Before we start with the cloning procedure we need to configure the network communication between the two servers. For that purpose we need to configure tnsnames.ora entry for the source database on the db-srv2 server.

CDB_SOURCE =
  (DESCRIPTION =
    (ADDRESS = (PROTOCOL = TCP)(HOST = db-srv1)(PORT = 1521))
    (CONNECT_DATA =
      (SERVER = DEDICATED)
      (SERVICE_NAME = cdb)
    )
  )

Next, on the target database we need to create the database link which will be used in the CREATE PLUGGABLE DATABASE statement. We are using the system user because we are connecting to the root container and the user must have the CREATE PLUGGABLE DATABASE system privilege. The database link user that is used for connection must be able to connect to the root container or to the PDB which we want to clone.

SQL> create database link cdb_source connect to system identified by oracle using 'CDB_SOURCE';

Database link created.

As rule-of-thumb always check whether the name of the pluggable database you want to create it is not already used. We can confirm that we don’t have name violations via V$PDBS dictionary view.
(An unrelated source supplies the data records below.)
### config.mk
export PLATFORM = sky130hd
export DESIGN_NAME = rle_transparent_bitmap_decoder
export DESIGN_NICKNAME = d
export VERILOG_FILES = /design/src/rtl/core/rtd_pkg.sv /design/src/rtl/core/rle_transparent_bitmap_decoder.sv /design/src/rtl/core/rtd_in_stage.sv /design/src/rtl/core/rtd_parse.sv
export SDC_FILE = /design/constraint.sdc
export NUM_CORES = 1
export LEC_CHECK = 0
export BUFFER_PORTS_ARGS = -buffer_cell sky130_fd_sc_hd__buf_2
export CAP_MARGIN = 25
export CORE_MARGIN = 5
export CORE_UTILIZATION = 40
export DETAILED_ROUTE_END_ITERATION = 7
export HOLD_SLACK_MARGIN = 0.03
export PLACE_DENSITY = 0.6
export RECOVER_POWER = 100
export SYNTH_ARGS = -nofsm -noshare
export SYNTH_HDL_FRONTEND = slang
export SYNTH_SLANG_ARGS = --single-unit
### constraint.sdc
create_clock -name clk -period 14 [get_ports clk]
set_clock_uncertainty 0.2 [all_clocks]
set_input_delay 2.8 -clock clk [delete_from_list [all_inputs] [get_ports clk]]
set_output_delay 2.8 -clock clk [all_outputs]
set_load 0.1 [all_outputs]
### src/rtl/core/rtd_pkg.sv
`default_nettype none

package rtd_pkg;

  // Parser phase codes
  localparam logic [1:0] PH_OPAQUE_COUNT = 2'd0;
  localparam logic [1:0] PH_COLOURS      = 2'd1;
  localparam logic [1:0] PH_TRANSP_COUNT = 2'd2;

  // Count byte value that marks the end of a row
  localparam logic [7:0] ROW_END = 8'hFF;

  // Result kinds
  localparam logic KIND_OPAQUE = 1'b0;
  localparam logic KIND_RUN    = 1'b1;

  localparam int CFG_W = 17;

  typedef struct packed {
    logic [7:0] data_byte;
    logic       image_start;
  } item_t;

  typedef struct packed {
    logic        run_kind;
    logic [15:0] pixel_index;
    logic [7:0]  color_index;
    logic [7:0]  run_length;
    logic        image_done;
  } result_t;

endpackage

`default_nettype wire

### src/rtl/core/rle_transparent_bitmap_decoder.sv
// An accepted byte waits in the input register; its result, if any, is registered when taken.
// Throughput: one byte per cycle; the parser state updates in a single step.
// A full result register stalls the input only while out_ready is low.
// Synchronous active-low reset clears the parser (expect opaque count,
// no colour bytes left, pixel zero), sets the image size to 1, and empties both stages.
`default_nettype none

module rle_transparent_bitmap_decoder
  import rtd_pkg::*;
#(
  parameter int MAX_PIXELS = 65536
) (
  input  wire logic             clk,
  input  wire logic             rst_n,
  input  wire logic             in_valid,
  output logic                  in_ready,
  input  wire logic [7:0]       in_data_byte,
  input  wire logic             in_image_start,
  output logic                  out_valid,
  input  wire logic             out_ready,
  output logic                  out_run_kind,
  output logic [15:0]           out_pixel_index,
  output logic [7:0]            out_color_index,
  output logic [7:0]            out_run_length,
  output logic                  out_image_done,
  input  wire logic             cfg_we,
  input  wire logic [CFG_W-1:0] cfg_wdata
);

  // Largest limit that the size register can reach
  localparam int CFG_MAX = (1 << CFG_W) - 1;
  localparam int LIM_MAX = (MAX_PIXELS < CFG_MAX) ? MAX_PIXELS : CFG_MAX;
  localparam int CNT_W   = $clog2(LIM_MAX + 1);

  logic [CNT_W-1:0] limit_r, limit_nxt;
  logic [31:0]      cfg_ext;
  item_t            in_item;
  item_t            item;
  logic             item_valid;
  logic             take;
  result_t          result;

  // Clamp the image size once, at write time
  always_comb begin
    cfg_ext = 32'(cfg_wdata);
    if (cfg_ext == 32'd0) begin
      limit_nxt = CNT_W'(1);
    end else if (cfg_ext > 32'(LIM_MAX)) begin
      limit_nxt = CNT_W'(LIM_MAX);
    end else begin
      limit_nxt = CNT_W'(cfg_ext);
    end
  end

  always_ff @(posedge clk) begin
    if (!rst_n) begin
      limit_r <= CNT_W'(1);
    end else if (cfg_we) begin
      limit_r <= limit_nxt;
    end
  end

  assign in_item.data_byte   = in_data_byte;
  assign in_item.image_start = in_image_start;

  rtd_in_stage u_in_stage (
    .clk        (clk),
    .rst_n      (rst_n),
    .in_valid   (in_valid),
    .in_ready   (in_ready),
    .in_item    (in_item),
    .take       (take),
    .item_valid (item_valid),
    .item       (item)
  );

  rtd_parse #(
    .CNT_W (CNT_W)
  ) u_parse (
    .clk        (clk),
    .rst_n      (rst_n),
    .item_valid (item_valid),
    .item       (item),
    .take       (take),
    .limit      (limit_r),
    .out_valid  (out_valid),
    .out_ready  (out_ready),
    .result     (result)
  );

  assign out_run_kind    = result.run_kind;
  assign out_pixel_index = result.pixel_index;
  assign out_color_index = result.color_index;
  assign out_run_length  = result.run_length;
  assign out_image_done  = result.image_done;

endmodule

`default_nettype wire

### src/rtl/core/rtd_in_stage.sv
`default_nettype none

module rtd_in_stage
  import rtd_pkg::*;
(
  input  wire logic  clk,
  input  wire logic  rst_n,
  input  wire logic  in_valid,
  output logic       in_ready,
  input  wire item_t in_item,
  input  wire logic  take,
  output logic       item_valid,
  output item_t      item
);

  logic  valid_r;
  logic  valid_nxt;
  item_t item_r;

  // Accept a new request when the buffer is empty or drains this cycle
  assign in_ready  = !valid_r || take;
  assign valid_nxt = in_valid ? 1'b1 : (take ? 1'b0 : valid_r);

  always_ff @(posedge clk) begin
    if (!rst_n) begin
      valid_r <= 1'b0;
    end else if (in_ready) begin
      valid_r <= valid_nxt;
    end
  end

  // Hold the payload until the next request is taken
  always_ff @(posedge clk) begin
    if (in_valid && in_ready) begin
      item_r <= in_item;
    end
  end

  assign item_valid = valid_r;
  assign item       = item_r;

endmodule

`default_nettype wire

### src/rtl/core/rtd_parse.sv
`default_nettype none

module rtd_parse
  import rtd_pkg::*;
#(
  parameter int CNT_W = 17
) (
  input  wire logic             clk,
  input  wire logic             rst_n,
  input  wire logic             item_valid,
  input  wire item_t            item,
  output logic                  take,
  input  wire logic [CNT_W-1:0] limit,
  output logic                  out_valid,
  input  wire logic             out_ready,
  output result_t               result
);

  localparam int EW = CNT_W + 9;

  logic [1:0]       phase_r, phase_nxt;
  logic [7:0]       bytes_left_r, bytes_left_nxt;
  logic [CNT_W-1:0] next_pixel_r, next_pixel_nxt;
  logic             out_valid_r, out_valid_nxt;
  result_t          result_r, result_nxt;

  logic [1:0]       ph;
  logic [7:0]       bl;
  logic [7:0]       bl_dec;
  logic [EW-1:0]    np0_w, np_w, lim_w, b_w, room_w, len_w, sum_w, np_inc_w;
  logic [31:0]      idx_ext;
  logic             room_left;
  logic             emit;

  // Move an item into the result stage whenever the result register is free or is being taken downstream
  assign take = item_valid && (!out_valid_r || out_ready);

  always_comb begin
    // Start of image clears the parser before the byte is used
    ph     = item.image_start ? PH_OPAQUE_COUNT : phase_r;
    bl     = item.image_start ? 8'd0 : bytes_left_r;
    np0_w  = item.image_start ? '0 : EW'(next_pixel_r);
    lim_w  = EW'(limit);
    np_w   = (np0_w > lim_w) ? lim_w : np0_w;
    b_w    = EW'(item.data_byte);
    room_w = lim_w - np_w;
    len_w  = (b_w < room_w) ? b_w : room_w;
    sum_w  = np_w + b_w;
    np_inc_w  = np_w + EW'(1);
    bl_dec    = bl - 8'd1;
    room_left = (np_w < lim_w);
    idx_ext   = 32'(np_w);

    phase_nxt      = ph;
    bytes_left_nxt = bl;
    next_pixel_nxt = CNT_W'(np_w);
    emit           = 1'b0;

    result_nxt.run_kind    = KIND_OPAQUE;
    result_nxt.pixel_index = idx_ext[15:0];
    result_nxt.color_index = item.data_byte;
    result_nxt.run_length  = 8'd1;
    result_nxt.image_done  = (np_inc_w == lim_w);

    case (ph)
      PH_COLOURS: begin
        if (room_left) begin
          emit           = 1'b1;
          next_pixel_nxt = CNT_W'(np_inc_w);
        end
        bytes_left_nxt = bl_dec;
        if (bl_dec == 8'd0) begin
          phase_nxt = PH_TRANSP_COUNT;
        end
      end
      PH_TRANSP_COUNT: begin
        result_nxt.run_kind    = KIND_RUN;
        result_nxt.color_index = 8'd0;
        result_nxt.run_length  = len_w[7:0];
        result_nxt.image_done  = (len_w == room_w);
        if (item.data_byte != ROW_END) begin
          emit           = (item.data_byte != 8'd0) && room_left;
          next_pixel_nxt = CNT_W'((sum_w > lim_w) ? lim_w : sum_w);
        end
        phase_nxt = PH_OPAQUE_COUNT;
      end
      default: begin
        // Opaque count; a row-end marker keeps waiting for a count
        phase_nxt = PH_OPAQUE_COUNT;
        if (item.data_byte != ROW_END) begin
          bytes_left_nxt = item.data_byte;
          phase_nxt = (item.data_byte == 8'd0) ? PH_TRANSP_COUNT : PH_COLOURS;
        end
      end
    endcase
  end

  // Advance the parser state on each taken item
  always_ff @(posedge clk) begin
    if (!rst_n) begin
      phase_r      <= PH_OPAQUE_COUNT;
      bytes_left_r <= 8'd0;
      next_pixel_r <= '0;
    end else if (take) begin
      phase_r      <= phase_nxt;
      bytes_left_r <= bytes_left_nxt;
      next_pixel_r <= next_pixel_nxt;
    end
  end

  // Result register: load on an emitting item, drop when taken downstream
  assign out_valid_nxt = take ? emit : (out_ready ? 1'b0 : out_valid_r);

  always_ff @(posedge clk) begin
    if (!rst_n) begin
      out_valid_r <= 1'b0;
    end else begin
      out_valid_r <= out_valid_nxt;
    end
  end

  always_ff @(posedge clk) begin
    if (take && emit) begin
      result_r <= result_nxt;
    end
  end

  assign out_valid = out_valid_r;
  assign result    = result_r;

endmodule

`default_nettype wire
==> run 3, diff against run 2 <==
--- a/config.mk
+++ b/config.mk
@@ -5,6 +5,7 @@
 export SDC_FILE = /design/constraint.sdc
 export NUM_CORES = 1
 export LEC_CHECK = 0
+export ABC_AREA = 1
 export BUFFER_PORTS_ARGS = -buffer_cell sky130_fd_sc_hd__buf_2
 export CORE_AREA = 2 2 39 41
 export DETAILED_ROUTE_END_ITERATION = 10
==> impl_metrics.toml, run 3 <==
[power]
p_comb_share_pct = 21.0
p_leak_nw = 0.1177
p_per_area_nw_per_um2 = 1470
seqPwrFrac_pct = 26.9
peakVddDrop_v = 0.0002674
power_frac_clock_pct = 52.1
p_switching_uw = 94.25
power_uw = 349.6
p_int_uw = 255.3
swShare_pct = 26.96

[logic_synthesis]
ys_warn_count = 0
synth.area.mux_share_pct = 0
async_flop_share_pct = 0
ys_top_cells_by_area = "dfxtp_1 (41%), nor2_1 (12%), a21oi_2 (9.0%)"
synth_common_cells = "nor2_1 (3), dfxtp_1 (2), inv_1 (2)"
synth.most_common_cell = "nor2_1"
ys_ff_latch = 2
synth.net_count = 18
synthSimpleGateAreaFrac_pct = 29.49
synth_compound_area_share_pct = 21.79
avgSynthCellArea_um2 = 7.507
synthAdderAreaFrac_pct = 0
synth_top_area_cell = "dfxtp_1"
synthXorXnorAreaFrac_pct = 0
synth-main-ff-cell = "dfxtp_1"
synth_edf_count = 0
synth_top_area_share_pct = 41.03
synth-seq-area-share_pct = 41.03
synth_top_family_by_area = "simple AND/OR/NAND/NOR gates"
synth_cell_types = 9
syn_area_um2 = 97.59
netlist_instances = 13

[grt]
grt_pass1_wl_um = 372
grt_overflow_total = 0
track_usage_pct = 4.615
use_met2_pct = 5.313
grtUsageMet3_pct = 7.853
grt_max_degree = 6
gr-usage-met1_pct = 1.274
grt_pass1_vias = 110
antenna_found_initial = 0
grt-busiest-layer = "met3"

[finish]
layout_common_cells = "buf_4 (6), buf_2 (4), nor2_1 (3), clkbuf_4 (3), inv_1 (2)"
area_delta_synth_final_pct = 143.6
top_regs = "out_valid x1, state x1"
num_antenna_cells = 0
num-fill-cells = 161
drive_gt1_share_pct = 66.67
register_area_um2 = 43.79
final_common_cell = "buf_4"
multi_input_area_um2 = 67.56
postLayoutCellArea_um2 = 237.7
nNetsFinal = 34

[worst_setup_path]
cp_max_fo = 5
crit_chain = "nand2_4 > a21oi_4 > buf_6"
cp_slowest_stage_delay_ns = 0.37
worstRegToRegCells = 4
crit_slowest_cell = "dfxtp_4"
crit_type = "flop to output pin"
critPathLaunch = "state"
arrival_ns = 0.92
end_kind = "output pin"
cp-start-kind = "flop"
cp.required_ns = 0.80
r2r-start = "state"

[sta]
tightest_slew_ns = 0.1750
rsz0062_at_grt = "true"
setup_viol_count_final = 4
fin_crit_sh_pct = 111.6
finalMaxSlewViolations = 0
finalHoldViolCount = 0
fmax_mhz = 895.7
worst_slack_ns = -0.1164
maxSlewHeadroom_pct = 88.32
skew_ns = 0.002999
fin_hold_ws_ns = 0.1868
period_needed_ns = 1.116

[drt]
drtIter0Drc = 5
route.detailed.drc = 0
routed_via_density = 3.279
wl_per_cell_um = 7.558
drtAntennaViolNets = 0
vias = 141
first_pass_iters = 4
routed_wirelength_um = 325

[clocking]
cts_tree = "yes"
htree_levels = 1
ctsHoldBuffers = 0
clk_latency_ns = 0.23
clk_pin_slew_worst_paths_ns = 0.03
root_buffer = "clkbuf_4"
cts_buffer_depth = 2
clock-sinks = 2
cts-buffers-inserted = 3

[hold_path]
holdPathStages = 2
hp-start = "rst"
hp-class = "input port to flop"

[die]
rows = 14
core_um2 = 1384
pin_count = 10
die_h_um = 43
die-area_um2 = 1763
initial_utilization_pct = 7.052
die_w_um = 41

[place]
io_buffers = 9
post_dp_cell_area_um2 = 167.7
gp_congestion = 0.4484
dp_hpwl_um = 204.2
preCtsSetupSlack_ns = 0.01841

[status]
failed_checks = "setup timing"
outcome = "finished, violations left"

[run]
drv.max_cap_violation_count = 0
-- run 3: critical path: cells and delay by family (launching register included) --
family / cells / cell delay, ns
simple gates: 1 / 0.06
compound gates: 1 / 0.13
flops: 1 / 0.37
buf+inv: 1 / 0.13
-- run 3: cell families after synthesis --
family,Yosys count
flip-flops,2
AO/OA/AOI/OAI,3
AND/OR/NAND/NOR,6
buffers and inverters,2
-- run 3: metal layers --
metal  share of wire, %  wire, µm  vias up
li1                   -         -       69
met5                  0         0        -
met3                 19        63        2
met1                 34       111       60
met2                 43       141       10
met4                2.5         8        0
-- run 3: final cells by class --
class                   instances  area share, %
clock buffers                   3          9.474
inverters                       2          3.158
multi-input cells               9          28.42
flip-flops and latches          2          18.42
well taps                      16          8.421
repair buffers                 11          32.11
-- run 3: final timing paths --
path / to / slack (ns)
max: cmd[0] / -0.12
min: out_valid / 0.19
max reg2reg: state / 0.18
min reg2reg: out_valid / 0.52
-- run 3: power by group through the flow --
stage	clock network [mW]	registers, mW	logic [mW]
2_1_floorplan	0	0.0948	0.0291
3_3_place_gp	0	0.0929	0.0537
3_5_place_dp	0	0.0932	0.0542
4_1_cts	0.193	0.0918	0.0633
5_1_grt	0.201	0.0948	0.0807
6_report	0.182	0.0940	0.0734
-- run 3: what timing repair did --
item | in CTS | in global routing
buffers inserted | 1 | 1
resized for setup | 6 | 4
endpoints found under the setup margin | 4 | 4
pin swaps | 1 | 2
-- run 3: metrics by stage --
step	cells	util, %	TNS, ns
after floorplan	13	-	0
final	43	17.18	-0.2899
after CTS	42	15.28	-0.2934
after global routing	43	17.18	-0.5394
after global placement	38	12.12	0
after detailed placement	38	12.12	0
SQL> select con_id, name, open_mode from v$pdbs where name = 'PDB1';

no rows selected

db-srv1 configuration:

The pluggable database that we want to clone needs to be in read-only mode.

SQL> select con_id, name, open_mode from v$pdbs where name = 'PDB1';

    CON_ID NAME                           OPEN_MODE
---------- ------------------------------ ----------
         3 PDB1                           READ WRITE

Let’s put the PDB1 into read-only mode. If the pluggable database current mode it is READ WRITE, than you can perform CLOSE IMMEDIATE or CLOSE NORMAL (waiting for all transactions to finish).

SQL> alter pluggable database pdb1 close immediate;

Pluggable database altered.

SQL>
SQL> alter pluggable database pdb1 open read only;

Pluggable database altered.

At this stage we are ready to execute the CREATE PLUGGABLE DATABASE using the database link previously defined.

Let’s run the CREATE PLUGGABLE DATABASE statement.

SQL> create pluggable database pdb1 from pdb1@cdb_source;

Pluggable database created.

The time to complete the statement will vary depending on your network speed between the servers and the amount of data (data files size) that needs to be transferred.

While this statement is executing we can monitor the process from the alert.log. We can also confirm that the pluggable database is successfully created. Also, as you can see from the alert.log contents Oracle has created default service for PDB1.

...
create pluggable database pdb1 from pdb1@cdb_source
Tue Oct 27 13:12:34 2015
****************************************************************
Pluggable Database PDB1 with pdb id - 3 is created as UNUSABLE.
If any errors are encountered before the pdb is marked as NEW,
then the pdb must be dropped
****************************************************************
Database Characterset for PDB1 is AL32UTF8
Deleting old file#8 from file$
Deleting old file#9 from file$
Deleting old file#10 from file$
Deleting old file#11 from file$
Adding new file#12 to file$(old file#8)
Adding new file#13 to file$(old file#9)
Adding new file#14 to file$(old file#10)
Adding new file#15 to file$(old file#11)
Successfully created internal service pdb1 at open
ALTER SYSTEM: Flushing buffer cache inst=0 container=3 local
****************************************************************
Post plug operations are now complete.
Pluggable database PDB1 with pdb id - 3 is now marked as NEW.
****************************************************************
Completed: create pluggable database pdb1 from pdb1@cdb_source
...

By default the new pluggable database will be left in MOUNTED state.

SQL> select con_id, name, open_mode from v$pdbs where name = 'PDB1';

    CON_ID NAME                           OPEN_MODE
---------- ------------------------------ ----------
         3 PDB1                           MOUNTED

We can open the pluggable database to confirm that everything works as it should.

SQL> alter pluggable database pdb1 open;

Pluggable database altered.

SQL> alter session set container=pdb1;

Session altered.

SQL> select count(*) from hr.employees;

  COUNT(*)
----------
       107

After the cloning process is finished we can re-open the pluggable database on the source target to READ WRITE if it’s need to be available.